天然气水合物钻探中面临水合物分解引起的工程乃至海洋地质灾害问题。钻井液温度是影响地层中水合物稳定性的关键因素，关系到钻井安全与效率。为了稳定水合物地层，目前采用在钻井平台对钻井液进行物理降温，但进入井筒后不再可控，无法解决井下工程扰动下钻井液温度上升造成的水合物分解。为此，本项目基于相变蓄冷理念与新方法，提出采用相变材料实现对井下钻井液温度的全过程实时控制，抑制水合物分解。针对天然气水合物钻探工程特殊要求，设计并研发高潜热、高强度且相变温度在0-8℃范围内可调的相变微胶囊处理剂，探索相变微胶囊与钻井液之间的物理化学作用机制，建立相变微胶囊钻井液特性调控方法，指导构建稳定天然气水合物地层的“智能”控温水基钻井液。研究成果可为钻井工程中水合物稳定性控制提供新思路与新方法，丰富发展天然气水合物钻探钻井液理论与技术。

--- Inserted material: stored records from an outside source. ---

Setup of build 28:
Design cordic_sin_cos, start of the top module:
module cordic_sin_cos
(
    input clk,
    input reset_n,
    input i_call,
    input [31:0] i_data,
    output o_done,
    output [31:0] o_cos,
    output [31:0] o_sin
);
Settings: LEC_CHECK=0, ABC_AREA=1, CAP_MARGIN=20, CORE_MARGIN=2, CORE_UTILIZATION=72, CTS_CLUSTER_DIAMETER=269, CTS_CLUSTER_SIZE=49, HOLD_SLACK_MARGIN=-0.09, MAX_ROUTING_LAYER=met4, PLACE_DENSITY=0.73, SLEW_MARGIN=20; clock period 15.7 ns.
run.sh (not shown) runs the stock make flow with config.mk's settings and CLKGATE_MAP_FILE=.
As the logs show, build 28 stopped at 5_1_grt after a tool error, so it never reached the end of the flow.
[inputs] build 83 vs build 28
Settings: removing CTS_CLUSTER_DIAMETER (formerly 269); removing PLACE_DENSITY (formerly 0.73); removing ABC_AREA (formerly 1); removing CTS_CLUSTER_SIZE (formerly 49); removing MAX_ROUTING_LAYER (formerly met4); removing HOLD_SLACK_MARGIN (formerly -0.09); changing CORE_UTILIZATION from 72 to 36; changing the clock period (ns, I/O delays scaled along) from 15.7 to 32.6.
Results
- Build 83: all stages complete, timing, DRC and antenna checks passed
- Of build 83 and build 28, build 83 shows the lower count of cells resized by post-cts repair, with build 28 above it.
- Build 83: post-CTS repair timing setup buffer count 31 below build 28
- Relative to build 28, die area has increased by 96% in build 83.
- Against build 28, build 83 reports a total instance count after detailed placement that is lower.
- Build 83 vs. build 28: cell count listed in synth_stat.txt went down by 614.
- The final reports for build 83 and build 28 show simple-gate share of the synthesized area lower in the former.
- Of build 83 and build 28, the higher area of the synthesized netlist per yosys stat belongs to build 28.
- Build 28 has a higher area after synthesis than build 83.
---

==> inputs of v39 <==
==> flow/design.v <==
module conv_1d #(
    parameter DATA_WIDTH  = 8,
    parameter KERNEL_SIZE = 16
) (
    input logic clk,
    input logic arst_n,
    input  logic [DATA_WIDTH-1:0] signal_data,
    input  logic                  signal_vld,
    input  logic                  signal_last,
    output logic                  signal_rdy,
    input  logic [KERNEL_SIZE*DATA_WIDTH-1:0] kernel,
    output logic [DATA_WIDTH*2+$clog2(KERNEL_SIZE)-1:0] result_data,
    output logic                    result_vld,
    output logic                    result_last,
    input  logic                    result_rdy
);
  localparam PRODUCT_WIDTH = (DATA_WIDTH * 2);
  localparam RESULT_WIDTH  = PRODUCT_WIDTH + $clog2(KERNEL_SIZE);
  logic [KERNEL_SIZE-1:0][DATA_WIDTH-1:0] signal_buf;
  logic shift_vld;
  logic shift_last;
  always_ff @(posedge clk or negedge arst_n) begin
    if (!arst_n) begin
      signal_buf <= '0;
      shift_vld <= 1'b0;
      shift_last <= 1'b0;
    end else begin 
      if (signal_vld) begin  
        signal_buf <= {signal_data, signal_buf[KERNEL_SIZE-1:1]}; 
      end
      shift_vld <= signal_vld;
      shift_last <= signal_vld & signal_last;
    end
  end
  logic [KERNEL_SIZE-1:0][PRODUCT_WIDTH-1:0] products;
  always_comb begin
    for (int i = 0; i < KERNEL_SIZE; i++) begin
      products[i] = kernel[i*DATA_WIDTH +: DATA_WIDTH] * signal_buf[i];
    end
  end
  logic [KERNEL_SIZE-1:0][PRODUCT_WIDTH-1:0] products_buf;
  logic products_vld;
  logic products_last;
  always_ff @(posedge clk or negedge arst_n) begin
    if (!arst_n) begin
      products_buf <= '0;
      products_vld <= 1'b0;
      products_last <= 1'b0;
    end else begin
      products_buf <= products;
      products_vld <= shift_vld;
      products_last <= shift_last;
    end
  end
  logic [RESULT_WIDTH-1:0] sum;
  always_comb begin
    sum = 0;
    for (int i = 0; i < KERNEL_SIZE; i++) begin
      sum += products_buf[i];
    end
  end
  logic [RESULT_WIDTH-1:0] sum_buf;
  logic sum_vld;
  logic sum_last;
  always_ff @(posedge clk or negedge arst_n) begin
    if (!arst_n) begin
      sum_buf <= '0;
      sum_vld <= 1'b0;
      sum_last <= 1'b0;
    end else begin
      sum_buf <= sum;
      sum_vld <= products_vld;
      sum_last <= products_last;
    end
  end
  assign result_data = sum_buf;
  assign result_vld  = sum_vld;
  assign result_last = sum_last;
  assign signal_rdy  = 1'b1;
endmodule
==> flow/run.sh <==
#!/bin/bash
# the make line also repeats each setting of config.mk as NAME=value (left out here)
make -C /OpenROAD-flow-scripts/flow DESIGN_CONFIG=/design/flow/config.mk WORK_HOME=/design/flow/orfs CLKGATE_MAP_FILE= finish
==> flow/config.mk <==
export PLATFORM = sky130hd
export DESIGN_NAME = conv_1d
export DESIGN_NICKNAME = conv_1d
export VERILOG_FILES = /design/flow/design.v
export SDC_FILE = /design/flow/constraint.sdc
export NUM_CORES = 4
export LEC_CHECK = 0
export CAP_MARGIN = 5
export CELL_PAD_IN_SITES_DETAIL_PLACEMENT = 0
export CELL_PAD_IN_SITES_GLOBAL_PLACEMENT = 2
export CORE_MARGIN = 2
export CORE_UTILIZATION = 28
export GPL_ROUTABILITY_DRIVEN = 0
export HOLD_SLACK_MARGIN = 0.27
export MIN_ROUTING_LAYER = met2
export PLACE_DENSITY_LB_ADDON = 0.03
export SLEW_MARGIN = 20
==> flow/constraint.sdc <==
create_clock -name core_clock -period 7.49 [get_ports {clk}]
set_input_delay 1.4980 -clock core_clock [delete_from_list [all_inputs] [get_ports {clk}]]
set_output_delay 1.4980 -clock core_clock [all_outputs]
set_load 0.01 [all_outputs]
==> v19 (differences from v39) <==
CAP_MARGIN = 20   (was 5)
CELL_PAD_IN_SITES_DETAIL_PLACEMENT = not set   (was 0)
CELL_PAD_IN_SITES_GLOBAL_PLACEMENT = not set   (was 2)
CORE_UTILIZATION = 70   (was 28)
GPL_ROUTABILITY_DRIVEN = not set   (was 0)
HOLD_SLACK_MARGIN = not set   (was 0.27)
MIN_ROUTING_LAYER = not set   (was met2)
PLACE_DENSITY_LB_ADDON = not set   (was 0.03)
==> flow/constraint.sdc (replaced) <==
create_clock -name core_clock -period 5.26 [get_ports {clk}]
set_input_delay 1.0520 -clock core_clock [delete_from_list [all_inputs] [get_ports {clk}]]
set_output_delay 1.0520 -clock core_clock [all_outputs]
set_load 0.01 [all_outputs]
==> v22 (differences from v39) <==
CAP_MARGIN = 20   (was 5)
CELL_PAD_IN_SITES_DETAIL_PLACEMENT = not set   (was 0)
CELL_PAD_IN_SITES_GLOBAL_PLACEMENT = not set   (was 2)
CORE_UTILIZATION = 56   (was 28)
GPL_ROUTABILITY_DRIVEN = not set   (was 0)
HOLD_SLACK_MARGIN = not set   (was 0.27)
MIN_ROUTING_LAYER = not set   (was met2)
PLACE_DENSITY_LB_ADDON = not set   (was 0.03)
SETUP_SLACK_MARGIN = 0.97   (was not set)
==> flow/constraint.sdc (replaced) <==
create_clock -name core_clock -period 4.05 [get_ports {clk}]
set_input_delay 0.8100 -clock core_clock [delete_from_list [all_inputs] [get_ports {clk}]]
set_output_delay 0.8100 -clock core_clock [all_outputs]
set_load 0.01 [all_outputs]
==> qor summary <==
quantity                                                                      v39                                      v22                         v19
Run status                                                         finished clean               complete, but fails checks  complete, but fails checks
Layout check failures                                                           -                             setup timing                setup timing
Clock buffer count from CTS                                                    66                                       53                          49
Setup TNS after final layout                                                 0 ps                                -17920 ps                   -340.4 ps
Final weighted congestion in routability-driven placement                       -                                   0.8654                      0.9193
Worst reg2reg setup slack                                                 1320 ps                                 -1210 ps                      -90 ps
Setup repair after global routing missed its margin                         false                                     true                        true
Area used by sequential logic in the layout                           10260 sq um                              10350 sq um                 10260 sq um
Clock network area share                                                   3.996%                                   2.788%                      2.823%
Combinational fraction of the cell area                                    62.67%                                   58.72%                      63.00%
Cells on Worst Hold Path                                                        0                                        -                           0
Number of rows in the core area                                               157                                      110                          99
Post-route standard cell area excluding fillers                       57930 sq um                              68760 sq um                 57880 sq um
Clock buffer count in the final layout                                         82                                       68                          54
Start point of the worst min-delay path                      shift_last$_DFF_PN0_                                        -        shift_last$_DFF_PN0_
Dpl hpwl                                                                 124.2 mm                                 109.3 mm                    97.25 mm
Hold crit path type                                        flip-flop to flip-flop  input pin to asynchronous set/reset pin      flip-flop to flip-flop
Design aoc_day2, start of the top module:
module aoc_day2 (
    input         clock,
    input         reset,
    input  [63:0] data_value,
    input         data_valid,
    output        data_ready,
    output        result_valid,
    output [63:0] result_value
);
Size in the first run: ~400 flip-flops.
make LEC_CHECK=0 ABC_AREA=1 CAP_MARGIN=20 CORE_ASPECT_RATIO=0.69 CORE_MARGIN=2 CORE_UTILIZATION=68 CTS_CLUSTER_SIZE=10 SLEW_MARGIN=20 finish   # period 1.14 ns
run.sh (not shown) runs the stock make flow with config.mk's settings and CLKGATE_MAP_FILE=.
The starting point stopped in 4_1_cts.
Edit:
--- a/flow/config.mk
+++ b/flow/config.mk
@@ -8 +7,0 @@
-export ABC_AREA = 1
@@ -10 +8,0 @@
-export CORE_ASPECT_RATIO = 0.69
@@ -13 +11 @@
-export CTS_CLUSTER_SIZE = 10
+export CTS_CLUSTER_SIZE = 41
==> flow/constraint.sdc (replaced) <==
create_clock -name core_clock -period 3.22 [get_ports {clock}]
set_input_delay 0.6440 -clock core_clock [delete_from_list [all_inputs] [get_ports {clock}]]
set_output_delay 0.6440 -clock core_clock [all_outputs]
set_load 0.01 [all_outputs]
=> The new run ran to the end with no violations. Synthesized area shrinks by roughly a tenth. Die size shrinks by roughly a tenth. Synthesized cell count shrinks by a quarter to a third.
Edit:
--- a/flow/config.mk
+++ b/flow/config.mk
@@ -10,2 +10 @@
-export CORE_UTILIZATION = 68
-export CTS_CLUSTER_SIZE = 41
+export CORE_UTILIZATION = 10
==> flow/constraint.sdc (replaced) <==
create_clock -name core_clock -period 5.62 [get_ports {clock}]
set_input_delay 1.1240 -clock core_clock [delete_from_list [all_inputs] [get_ports {clock}]]
set_output_delay 1.1240 -clock core_clock [all_outputs]
set_load 0.01 [all_outputs]
Effect: The changed run passed the timing, DRC and antenna checks. Count of clock-buffer cells in the layout decreases by 6. Utilization decreases by 68 points. Sequential share of layout area falls by 2.1 points. Register-to-register slack gains 1700 ps. Wire length increases by 18%. Non-clock buffer count shrinks by 119. Global-route usage came out lower by 29 points. Hold slack gets better by 36 ps. Worst setup slack improves by 1700 ps. Area after synthesis stays the same.
Edit:
--- a/flow/config.mk
+++ b/flow/config.mk
@@ -10 +10,2 @@
-export CORE_UTILIZATION = 10
+export CORE_UTILIZATION = 66
+export MAX_ROUTING_LAYER = met4
==> flow/constraint.sdc (replaced) <==
create_clock -name core_clock -period 3.18 [get_ports {clock}]
set_input_delay 0.6360 -clock core_clock [delete_from_list [all_inputs] [get_ports {clock}]]
set_output_delay 0.6360 -clock core_clock [all_outputs]
set_load 0.01 [all_outputs]
After rerunning:
- The changed run completed with no timing, DRC or antenna violations
- clock skew came out lower by 18 ps
- global-route usage came out higher by 29 points
- sequential share of layout area came out higher by 1.6 points
- fmax came out higher by 25%
- register-to-register slack is worse by 1700 ps
- first-iteration DRC count came out higher by 34%
- routed wire length came out lower by 16%
- worst hold slack hardly moves
- final area came out lower by 5.7%
- utilization came out higher by 67 points
- power came out higher by 89%

Setup of v6:
aoc_day2 again, from the RTL that the note above started with.
## aoc_day2
module aoc_day2 (
    input         clock,
    input         reset,
    input  [63:0] data_value,
    input         data_valid,
    output        data_ready,
    output        result_valid,
    output [63:0] result_value
);
    wire [1:0] debug_unused;
    aoc aoc (
        .clock        (clock),
        .reset        (reset),
        .puzzle       (5'b00100),
        .data_value   (data_value),
        .data_valid   (data_valid),
        .data_ready   (data_ready),
        .result_valid (result_valid),
        .result_value (result_value),
        .debug        (debug_unused)
    );
endmodule
==> flow/config.mk <==
export PLATFORM = sky130hd
export DESIGN_NAME = aoc_day2
export DESIGN_NICKNAME = aoc_day2
export VERILOG_FILES = /design/flow/design.v
export SDC_FILE = /design/flow/constraint.sdc
export NUM_CORES = 4
export LEC_CHECK = 0
export ABC_AREA = 1
export CAP_MARGIN = 0
export CORE_ASPECT_RATIO = 0.87
export CORE_MARGIN = 6
export CORE_UTILIZATION = 44
export MAX_ROUTING_LAYER = met5
export PLACE_DENSITY_LB_ADDON = 0.19
export SETUP_SLACK_MARGIN = 0.61
export SLEW_MARGIN = 20
export TNS_END_PERCENT = 85
==> flow/constraint.sdc <==
create_clock -name core_clock -period 2.7 [get_ports {clock}]
set_input_delay 0.5400 -clock core_clock [delete_from_list [all_inputs] [get_ports {clock}]]
set_output_delay 0.5400 -clock core_clock [all_outputs]
set_load 0.01 [all_outputs]
Having completed the whole flow, v6 delivered a layout that passed the timing, DRC and antenna checks.
The following lists how v7 was set up differently from v6:
==> flow/config.mk <==
export PLATFORM = sky130hd
export DESIGN_NAME = aoc_day2
export DESIGN_NICKNAME = aoc_day2
export VERILOG_FILES = /design/flow/design.v
export SDC_FILE = /design/flow/constraint.sdc
export NUM_CORES = 4
export LEC_CHECK = 0
export CAP_MARGIN = 20
export CORE_MARGIN = 2
export CORE_UTILIZATION = 32
export SLEW_MARGIN = 20
==> flow/constraint.sdc <==
create_clock -name core_clock -period 3.93 [get_ports {clock}]
set_input_delay 0.7860 -clock core_clock [delete_from_list [all_inputs] [get_ports {clock}]]
set_output_delay 0.7860 -clock core_clock [all_outputs]
set_load 0.01 [all_outputs]
[summary]
Chip area estimate from yosys synthesis (v7 vs. v6) decreases by more than 10%. In v7, the total power came out about 60% below the value in v6. [v7 vs v6] power drawn by the clock network: lower in v7. When v7 is measured against v6, its all-layer global routing usage turns out 12 points lower. Max violation tally from detailed-route iteration zero across v7 and v6: v6.

== wip/tundra ==
Starting RTL as in the previous note.
==> flow/design.v (excerpt) <==
module aoc_day2 (
    input         clock,
    input         reset,
    input  [63:0] data_value,
    input         data_valid,
    output        data_ready,
    output        result_valid,
    output [63:0] result_value
);
==> flow/config.mk <==
export PLATFORM = sky130hd
export DESIGN_NAME = aoc_day2
export DESIGN_NICKNAME = aoc_day2
export VERILOG_FILES = /design/flow/design.v
export SDC_FILE = /design/flow/constraint.sdc
export NUM_CORES = 4
export LEC_CHECK = 0
export CAP_MARGIN = 20
export CORE_MARGIN = 2
export CORE_UTILIZATION = 72
export CTS_CLUSTER_DIAMETER = 62
export PLACE_DENSITY = 0.66
export SLEW_MARGIN = 20
==> flow/constraint.sdc <==
create_clock -name core_clock -period 4.78 [get_ports {clock}]
set_input_delay 0.9560 -clock core_clock [delete_from_list [all_inputs] [get_ports {clock}]]
set_output_delay 0.9560 -clock core_clock [all_outputs]
set_load 0.01 [all_outputs]
Setup changes, wip/tundra to wip/willow
- an added CTS_CLUSTER_SIZE of 10
- an added ABC_AREA of 1
- a deleted PLACE_DENSITY that had been 0.66
- an added CORE_ASPECT_RATIO of 1.4
- a deleted CTS_CLUSTER_DIAMETER that had been 62
- a change of the clock period (ns, I/O delays scaled along) from 4.78 to 1.14
==> comparison <==
- Half-perimeter wire length after placement (wip/willow over wip/tundra): increase, about 100%
- wip/tundra → wip/willow: async set or reset register ratio after synthesis roughly the same; die area went up 14%; synthesized instance count up 1253; multiplexer share of the synthesized area dropped 3.2 points; initial cell density of the core has decreased.
- In the metrics for wip/willow and wip/tundra, the one carrying the lower setup slack after placement is wip/willow.
- wip/willow never completed, since it errored out during 4_1_cts.
## Diff of input files: wip/yarrow against wip/willow
- removing CTS_CLUSTER_SIZE (formerly 10)
- changing CORE_UTILIZATION from 72 to 65
- removing CORE_ASPECT_RATIO (formerly 1.4)
Notes after the runs:
As the logs show, wip/yarrow stopped at 5_1_grt after a tool error, so it never reached the end of the flow. Diff wip/willow -> wip/yarrow: core region area +11%, die extent in y fell 11%. Diff wip/willow -> wip/yarrow | HPWL reported at the end of detailed placement | decrease of about 18%. Summary of wip/yarrow over wip/willow: pre-CTS setup slack saw an increase, placed cell area decreased 260 um2, initial cell density of the core moved down, cell count in the Yosys report did not really move, area enclosed by the die boundary moved up. wip/yarrow vs. wip/willow: horizontal die size went up by about 24%.
Here is what was changed in the inputs of wip/sierra compared with wip/yarrow.
- swapping 65 for 63 in CORE_UTILIZATION
- clearing ABC_AREA, which used to be 1
- swapping 1.14 for 5.62 in the clock period (ns, I/O delays scaled along)
--- outcome ---
wip/sierra finished every stage and its layout cleared the timing, DRC and antenna checks.
Taking wip/yarrow as the reference, in wip/sierra row count lost 4, synthesized netlist cell count lost 29%, post-synthesis chip area from yosys lost 3300 um2, TritonCTS buffer count lost 1.
Between wip/sierra and wip/yarrow, area fraction in and, or, nand and nor cells after synthesis is lower for wip/sierra, wip/yarrow comes in above that.
### wip/sierra -> wip/raven
- changing CORE_UTILIZATION from 63 to 40
- changing the clock period (ns, I/O delays scaled along) from 5.62 to 5.0
[summary]
- wip/sierra reports its slowest cell on the critical path as sky130_fd_sc_hd__nor4_1 while wip/raven reports sky130_fd_sc_hd__o31ai_4.
- As far as first-iteration DRC count is concerned, wip/sierra and wip/raven perform about the same.
- Sort wip/raven and wip/sierra by buffers plus inverters on the worst setup path, descending, and wip/sierra comes first.
- wip/raven vs. wip/sierra: floorplan row count increased by 25% relative to the old numbers, area of all placed cells without fillers increased by about 2% relative to the old numbers.
- Core utilization (higher): wip/sierra
- Sort wip/raven and wip/sierra by number of clock-tree buffers in the layout, descending, and wip/sierra comes first.
- Looking at area added between synthesis and finish, wip/raven sits 2.2 points above wip/sierra.
- Compared with wip/sierra, wip/raven shows a critical path depth that is 1 lower.

Starting RTL as in the previous note.
make LEC_CHECK=0 CAP_MARGIN=15 CORE_MARGIN=2 CORE_UTILIZATION=72 CTS_CLUSTER_DIAMETER=50 CTS_CLUSTER_SIZE=30 MIN_ROUTING_LAYER=met1 PLACE_DENSITY=0.66 SETUP_SLACK_MARGIN=0.82 SLEW_MARGIN=30 TNS_END_PERCENT=95 finish   # period 3.27 ns
The starting point ended with an error in global routing.
Edit:
- SETUP_SLACK_MARGIN: 0.82 -> unset
=> This time the run produced a clean layout; area after synthesis does not change; die area is unchanged; synthesized cell count is unchanged.
Edit:
- CAP_MARGIN: 15 -> 20
- CORE_ASPECT_RATIO: unset -> 0.91
- CTS_CLUSTER_DIAMETER: 50 -> 356
- PLACE_DENSITY: 0.66 -> 0.67
- SETUP_SLACK_MARGIN: unset -> 0.82
- clock period: 3.27 -> 2.75 ns (I/O delays scaled with it)
=> With this change the flow failed in global routing on DPL-0038. Synthesized cell count is unchanged. Die size hardly moves. Area after synthesis is unchanged.
Edit:
- CORE_ASPECT_RATIO: 0.91 -> unset
- CORE_UTILIZATION: 72 -> 28
- CTS_CLUSTER_DIAMETER: 356 -> unset
- PLACE_DENSITY: 0.67 -> 0.37
- SETUP_SLACK_MARGIN: 0.82 -> unset
The changed run completed and failed the layout checks on negative setup slack.
Synthesized cell count does not change.
Synthesized area is unchanged.
Die area went up to 2.5 times its value.
Edit:
- CORE_UTILIZATION: 28 -> 72
- CTS_CLUSTER_DIAMETER: unset -> 381
- MAX_ROUTING_LAYER: unset -> met4
- PLACE_DENSITY: 0.37 -> 0.66
- SETUP_SLACK_MARGIN: unset -> 0.4
- clock period: 2.75 -> 3.06 ns (I/O delays scaled with it)
=> The new run died in global routing with GRT-0232. Synthesized cell count is unchanged. Synthesized area does not change. Die area goes down by 60%.
Edit:
- CTS_CLUSTER_DIAMETER: 381 -> 50
- MAX_ROUTING_LAYER: met4 -> unset
- SETUP_SLACK_MARGIN: 0.4 -> unset
- clock period: 3.06 -> 3.01 ns (I/O delays scaled with it)
The changed run reached the layout checks and failed them: negative setup slack. Synthesized cell count stays the same. Die area is unchanged. Synthesized area is unchanged.

Starting RTL as in the previous note.
export LEC_CHECK = 0
export ABC_AREA = 0
export CAP_MARGIN = 10
export CELL_PAD_IN_SITES_DETAIL_PLACEMENT = 2
export CELL_PAD_IN_SITES_GLOBAL_PLACEMENT = 1
export CORE_ASPECT_RATIO = 1.34
export CORE_MARGIN = 10
export CORE_UTILIZATION = 58
export CTS_CLUSTER_DIAMETER = 309
export CTS_CLUSTER_SIZE = 30
export GPL_ROUTABILITY_DRIVEN = 0
export GPL_TIMING_DRIVEN = 0
export HOLD_SLACK_MARGIN = 0.28
export MAX_ROUTING_LAYER = met5
export MIN_ROUTING_LAYER = met1
export PLACE_DENSITY = 0.37
export SLEW_MARGIN = 30
export TNS_END_PERCENT = 95
create_clock -name core_clock -period 5.85 [get_ports {clock}]
The first run failed in detailed placement.
Edit:
Settings changed: CTS_CLUSTER_SIZE 30 to 93, GPL_TIMING_DRIVEN 0 to 1.
The changed run never finished: it broke off in detailed placement.
Area after synthesis stays the same.
Die area stays the same.
Synthesized cell count stays the same.
Edit:
Settings changed: ABC_AREA 0 to not set, CAP_MARGIN 10 to 20, CELL_PAD_IN_SITES_DETAIL_PLACEMENT 2 to not set, CELL_PAD_IN_SITES_GLOBAL_PLACEMENT 1 to not set, CORE_ASPECT_RATIO 1.34 to not set, CORE_MARGIN 10 to 2, CTS_CLUSTER_DIAMETER 309 to not set, CTS_CLUSTER_SIZE 93 to 30, GPL_ROUTABILITY_DRIVEN 0 to not set, GPL_TIMING_DRIVEN 1 to not set, HOLD_SLACK_MARGIN 0.28 to not set, MAX_ROUTING_LAYER met5 to not set, PLACE_DENSITY 0.37 to 0.66.
Clock period 5.85 ns to 3.01 ns, I/O delays scaled along.
The new run finished with setup timing left.
Synthesized cell count stays the same.
Synthesized area stays the same.
Die area came out lower by roughly a tenth.
Edit:
Settings changed: CAP_MARGIN 20 to 15, CORE_UTILIZATION 58 to 72, CTS_CLUSTER_DIAMETER set to 50, SETUP_SLACK_MARGIN set to 0.81.
Clock period 3.01 ns to 3.27 ns, I/O delays scaled along.
What happened:
- This time the run never finished: it broke off in global routing with GRT-0232
- die size decreases by about a fifth
- synthesized area is unchanged
- synthesized cell count stays the same
Edit:
Settings changed: CAP_MARGIN 15 to 0, CTS_CLUSTER_DIAMETER 50 to 62, CTS_CLUSTER_SIZE 30 to 20, MIN_ROUTING_LAYER met1 to not set, SETUP_SLACK_MARGIN 0.81 to not set, SLEW_MARGIN 30 to 20, TNS_END_PERCENT 95 to not set.
Clock period 3.27 ns to 4.47 ns, I/O delays scaled along.
What happened: With this change the flow passed the timing, DRC and antenna checks. Die area is unchanged. Synthesized area does not change. Synthesized cell count does not change.
Edit:
Settings changed: CAP_MARGIN 0 to 20, CORE_UTILIZATION 72 to 64, CTS_CLUSTER_DIAMETER 62 to not set, CTS_CLUSTER_SIZE 20 to not set, PLACE_DENSITY 0.66 to not set.
Clock period 4.47 ns to 5.62 ns, I/O delays scaled along.
Outcome: The changed run finished clean. Critical path depth rose by 1. Die size rose by 12%. Setup slack improves by 650 ps. Clock skew came out lower by 12 ps. Via count went down by 2.1%. Non-clock buffer count decreases by 11. Hold slack loses 3.3 ps.

## run 1
aoc_day2 again, from the RTL that the note above started with.
## aoc_day2
module aoc_day2 (
    input         clock,
    input         reset,
    input  [63:0] data_value,
    input         data_valid,
    output        data_ready,
    output        result_valid,
    output [63:0] result_value
);
make LEC_CHECK=0 CAP_MARGIN=20 CORE_MARGIN=2 CORE_UTILIZATION=72 CTS_CLUSTER_SIZE=41 PLACE_DENSITY=0.92 SETUP_SLACK_MARGIN=0.32 SLEW_MARGIN=20 finish   # period 3.22 ns
Run status, run 1: aborted in 5_1_grt, error GRT-0232
Setup changes, run 1 to run 2
- clearing CTS_CLUSTER_SIZE, which used to be 41
- clearing SETUP_SLACK_MARGIN, which used to be 0.32
- swapping 72 for 40 in CORE_UTILIZATION
- clearing PLACE_DENSITY, which used to be 0.92
- swapping 3.22 for 3.93 in the clock period (ns, I/O delays scaled along)
Findings:
Run 2 was carried through to the last stage, and its layout satisfied the timing, DRC and antenna checks. No final results exist for run 1, since it was stopped by error GRT-0232 during 5_1_grt. Between run 1 and run 2, starting utilization of the core area decreased. Horizontal die dimension for run 2: 33% up relative to run 1. Of run 1 and run 2, the lower placer's final routability congestion estimate belongs to run 2. Run 2: number of gates resized after cts is 198 lower than what run 1 reported. Height of the die delta for run 2 relative to run 1: 62 microns higher. Area enclosed by the die boundary is lower on run 1. From run 1 to run 2 the numbers moved as follows: synthesized cell count level; number of rows created at floorplan picked up an extra 23.
The inputs of run 3 differ from those of run 2 as listed below.
- an added CTS_CLUSTER_DIAMETER of 62
- a change of CORE_UTILIZATION from 40 to 66
- a change of the clock period (ns, I/O delays scaled along) from 3.93 to 4.07
### Flow results
- Looking at count of clock-net buffers in the final layout, run 3 sits below run 2.
- Relative to run 2, register-to-register setup slack has increased by 0.19 ns in run 3.
- Of run 3 and run 2, the run reporting the higher power density normalized to cell area was run 2.
- Delta (run 3 minus run 2): utilization after layout increased by 29 points relative to the old numbers, horizontal extent of the die now sits lower.
What run 4 does differently from run 3 at the input level:
- changing CTS_CLUSTER_DIAMETER from 62 to 41
- changing CAP_MARGIN from 20 to 5
- setting MAX_ROUTING_LAYER to met4 for the first time
- changing the clock period (ns, I/O delays scaled along) from 4.07 to 2.63
Notes after the runs:
- Post-detailed-placement cell area, run 4 and run 3, higher one = run 4.
- Run 4 is listed as incomplete: the tool reported an error in 5_1_grt and the run ended there.
- When run 4 is set beside run 3, its number of placed instances, taps included turns out to be about 10% larger.
- Run 4 -> run 3: boundary pin count delta 0, exact match
- In terms of number of synthesized flops with an enable pin, run 4 and run 3 differ only marginally.
Power figures rest on the tool's default switching activity, not on a simulated workload.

天然气水合物钻探中面临水合物分解引起的工程乃至海洋地质灾害问题。钻井液温度是影响地层中水合物稳定性的关键因素，但现有的平台降温法无法解决井下工程扰动下钻井液温度上升造成的水合物分解。为此，本项目提出研发相变控温材料实现对井下钻井液温度的全过程实时控制，抑制水合物分解。根据海域天然气水合物地层钻井工程特点，采用原位聚合法制备出以正十四烷为芯材、三聚氰胺-尿素-甲醛树脂（MUF树脂）为壁材的相变微胶囊材料，并对其进行结构表征和性能评价。结果表明，制备出的正十四烷/MUF树脂相变微胶囊平均粒径约为3.8μm，相变焓为116J/g，相变温度为6℃，抗剪切强度较高，密封性较好。微胶囊的相变控温作用可显著降低钻井液的升温/降温速率，15次升温/降温循环后微胶囊的控温性能未减弱。实验分析了水基钻井液与相变微胶囊之间的物理化学作用。结果表明，钻井液的碱性条件（pH值为8-12）以及深水钻井液使用的高浓度无机/有机盐以及醇类水合物热力学抑制剂对相变微胶囊的强度及控温特性无明显影响，表明壁材与钻井液不发生反应，保证了微胶囊的稳定性。向水基钻井液中加入相变微胶囊后，钻井液的塑性粘度和滤失量稍有增加，但仍保持在合理范围内。基于深水水基钻井液基础配方，通过钻井液低温流变性和滤失性调控与优化，构建了适合海域天然气水合物钻探的智能控温水基钻井液体系，该钻井液具有良好的低温流变性、滤失造壁性及页岩抑制性，5%相变微胶囊加量下水合物分解速率降低71.6%。进一步采用反相乳液法制备出以四丁基溴化铵（TBAB）为芯材、纳米二氧化硅为壁材的相变微胶囊，包覆率达62.2%；相变焓为121.4J/g；粒径为3-10μm；相变温度在0-12.19℃范围内调；其与钻井液具有良好的配伍性，并可改善钻井液的封堵降滤失性能。研究成果为海域天然气水合物钻探过程中控制水合物分解提供了新的思路和方法，丰富发展了水合物钻探钻井液理论与技术。